In this thesis, the linear and nonlinear cable truss equations of the biconvex and biconcave cable truss structures under four types of static loads, i.e. uniformly distributed vertical load applied over entire span, uniformly distributed vertical load applied on partial span, uniformly distributed vertical load applied over left half span and vertical point load, are derived using the compatibility equation suggested by Wang and Er (2013, 2014). Here, the effects of elastic deformations, temperature changes and elastic supports are taken into consideration. Computer programs are written, Newton–Raphson iteration method and Gaussian elimination method are applied to obtain the additional horizontal components of the top and bottom cable tension forces caused by the external force in the coupled nonlinear cable truss structures and linear cable truss structures, respectively. The additional vertical deflections caused by the external force also are analyzed according to the vertical equilibrium for the loaded cable trusses.

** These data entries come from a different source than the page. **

===== src/hw/rtl/bfe_frame.sv =====
// Input register, frame state and checksum, and run builder.
module bfe_frame
    import bfe_pkg::*;
(
    input  logic        i_clk,
    input  logic        i_rst_n,
    input  logic        i_valid,
    output logic        o_stall,
    input  logic        i_op,
    input  logic [7:0]  i_msg_class,
    input  logic [7:0]  i_msg_id,
    input  logic [15:0] i_payload_length,
    input  logic [7:0]  i_data_byte,
    input  logic        i_run_free,
    output logic        o_run_load,
    output t_run        o_run
);

    logic        r_in_valid;
    logic        r_op;
    logic [7:0]  r_class;
    logic [7:0]  r_id;
    logic [15:0] r_len;
    logic [7:0]  r_data;

    logic [7:0]  r_sum_a;
    logic [7:0]  r_sum_b;
    logic [15:0] r_bytes_left;
    logic        r_frame_open;

    logic [7:0]  n_sum_a;
    logic [7:0]  n_sum_b;
    logic [15:0] n_bytes_left;
    logic        n_frame_open;

    logic        accept;
    logic        move;

    // checksum chain terms
    logic [7:0]  a1, a2, a3, a4, b2, b3, b4;
    logic [7:0]  pa, pb;
    logic [15:0] left_dec;

    assign o_stall    = r_in_valid && !i_run_free;
    assign accept     = i_valid && !o_stall;
    assign move       = r_in_valid && i_run_free;
    assign o_run_load = move;

    always_ff @(posedge i_clk) begin
        if (!i_rst_n) begin
            r_in_valid <= 1'b0;
        end else if (accept) begin
            r_in_valid <= 1'b1;
        end else if (move) begin
            r_in_valid <= 1'b0;
        end
    end

    always_ff @(posedge i_clk) begin
        if (accept) begin
            r_op    <= i_op;
            r_class <= i_msg_class;
            r_id    <= i_msg_id;
            r_len   <= i_payload_length;
            r_data  <= i_data_byte;
        end
    end

    always_comb begin
        a1 = r_class;
        a2 = a1 + r_id;
        b2 = a1 + a2;
        a3 = a2 + r_len[7:0];
        b3 = b2 + a3;
        a4 = a3 + r_len[15:8];
        b4 = b3 + a4;
        pa = r_sum_a + r_data;
        pb = r_sum_b + pa;
        left_dec = r_bytes_left - 16'd1;
    end

    always_comb begin
        n_sum_a      = r_sum_a;
        n_sum_b      = r_sum_b;
        n_bytes_left = r_bytes_left;
        n_frame_open = r_frame_open;
        o_run        = '0;
        if (r_op == OP_HEADER) begin
            n_sum_a       = a4;
            n_sum_b       = b4;
            o_run.data[0] = SYNC_FIRST;
            o_run.data[1] = SYNC_SECOND;
            o_run.data[2] = r_class;
            o_run.data[3] = r_id;
            o_run.data[4] = r_len[7:0];
            o_run.data[5] = r_len[15:8];
            if (r_len == 16'd0) begin
                o_run.data[6]    = a4;
                o_run.data[7]    = b4;
                o_run.last_idx   = IDX_W'(7);
                o_run.ends_frame = 1'b1;
                n_frame_open     = 1'b0;
                n_bytes_left     = 16'd0;
            end else begin
                o_run.last_idx = IDX_W'(5);
                n_frame_open   = 1'b1;
                n_bytes_left   = r_len;
            end
        end else if (!r_frame_open) begin
            o_run.is_error = 1'b1;
            o_run.last_idx = IDX_W'(0);
        end else begin
            n_sum_a       = pa;
            n_sum_b       = pb;
            o_run.data[0] = r_data;
            n_bytes_left  = left_dec;
            if (left_dec == 16'd0) begin
                o_run.data[1]    = pa;
                o_run.data[2]    = pb;
                o_run.last_idx   = IDX_W'(2);
                o_run.ends_frame = 1'b1;
                n_frame_open     = 1'b0;
            end else begin
                o_run.last_idx = IDX_W'(0);
            end
        end
    end

    always_ff @(posedge i_clk) begin
        if (!i_rst_n) begin
            r_sum_a      <= 8'd0;
            r_sum_b      <= 8'd0;
            r_bytes_left <= 16'd0;
            r_frame_open <= 1'b0;
        end else if (move) begin
            r_sum_a      <= n_sum_a;
            r_sum_b      <= n_sum_b;
            r_bytes_left <= n_bytes_left;
            r_frame_open <= n_frame_open;
        end
    end

endmodule


===== src/hw/rtl/bfe_serializer.sv =====
// Run buffer that hands out one byte per output handshake.
module bfe_serializer
    import bfe_pkg::*;
(
    input  logic       i_clk,
    input  logic       i_rst_n,
    input  logic       i_run_load,
    input  t_run       i_run,
    output logic       o_run_free,
    output logic       o_valid,
    input  logic       i_stall,
    output logic [7:0] o_out_byte,
    output logic       o_run_last,
    output logic       o_frame_end,
    output logic       o_error
);

    logic             r_valid;
    t_run             r_run;
    logic [IDX_W-1:0] r_idx;
    logic             take;
    logic             at_last;

    assign at_last    = (r_idx == r_run.last_idx);
    assign take       = r_valid && !i_stall;
    assign o_run_free = !r_valid || (take && at_last);

    always_ff @(posedge i_clk) begin
        if (!i_rst_n) begin
            r_valid <= 1'b0;
            r_idx   <= '0;
        end else if (i_run_load) begin
            r_valid <= 1'b1;
            r_idx   <= '0;
        end else if (take && at_last) begin
            r_valid <= 1'b0;
        end else if (take) begin
            r_idx <= r_idx + IDX_W'(1);
        end
    end

    always_ff @(posedge i_clk) begin
        if (i_run_load) begin
            r_run <= i_run;
        end
    end

    assign o_valid     = r_valid;
    assign o_out_byte  = r_run.data[r_idx];
    assign o_run_last  = at_last;
    assign o_frame_end = at_last && r_run.ends_frame;
    assign o_error     = r_run.is_error;

endmodule


===== src/hw/rtl/binary_frame_encoder_core.sv =====
// Top level of the binary frame encoder with 8-bit Fletcher checksum.
//
// Input channel (i_valid / o_stall): one item per handshake. op 0 is a
// header (class, id, 16-bit length); op 1 is one payload byte.
// Output channel (o_valid / i_stall): one framed byte per handshake, with
// run_last on the last byte an item causes, frame_end on checksum B and
// error on the single zero byte sent for a payload byte outside a frame.
//
// Items pass an input register, then the frame logic builds the whole run
// (up to 8 bytes) combinationally and loads it into the run buffer. The
// output port sends one byte per cycle while the receiver does not stall:
// a header makes 6 bytes (8 for an empty frame), a payload byte 1 (3 for
// the one that closes the frame, with both checksum bytes). A new item is
// taken while the previous run is still draining.
//
// Reset (synchronous, active low) empties both stages and closes any
// frame; checksums clear. A stalled receiver holds the current byte; once
// the input register is also full, o_stall rises.
module binary_frame_encoder_core
    import bfe_pkg::*;
(
    input  logic        i_clk,
    input  logic        i_rst_n,
    input  logic        i_valid,
    output logic        o_stall,
    input  logic        i_op,
    input  logic [7:0]  i_msg_class,
    input  logic [7:0]  i_msg_id,
    input  logic [15:0] i_payload_length,
    input  logic [7:0]  i_data_byte,
    output logic        o_valid,
    input  logic        i_stall,
    output logic [7:0]  o_out_byte,
    output logic        o_run_last,
    output logic        o_frame_end,
    output logic        o_error
);

    logic run_free;
    logic run_load;
    t_run run;

    // frame state, checksum and run building
    bfe_frame u_frame (
        .i_clk            (i_clk),
        .i_rst_n          (i_rst_n),
        .i_valid          (i_valid),
        .o_stall          (o_stall),
        .i_op             (i_op),
        .i_msg_class      (i_msg_class),
        .i_msg_id         (i_msg_id),
        .i_payload_length (i_payload_length),
        .i_data_byte      (i_data_byte),
        .i_run_free       (run_free),
        .o_run_load       (run_load),
        .o_run            (run)
    );

    // byte-at-a-time output of each run
    bfe_serializer u_ser (
        .i_clk       (i_clk),
        .i_rst_n     (i_rst_n),
        .i_run_load  (run_load),
        .i_run       (run),
        .o_run_free  (run_free),
        .o_valid     (o_valid),
        .i_stall     (i_stall),
        .o_out_byte  (o_out_byte),
        .o_run_last  (o_run_last),
        .o_frame_end (o_frame_end),
        .o_error     (o_error)
    );

endmodule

The numerical results, i.e. the horizontal components of cable forces and vertical deflection of the symmetric and asymmetric cable trusses under various loads with different span-to-sag ratios, the horizontal components of cable forces and vertical deflection of the cable trusses with different loads obtained by linear and nonlinear analyses are presented, compared, and discussed. Through the investigation, it is shown that the linear cable truss theory has some limitations. When the deflection is large, which is normal for the flexible cable truss catenary structures, nonlinear cable truss theory is to be used in order to obtain relatively accurate results. Otherwise, the error can be too large to be acceptable with linear cable truss theory.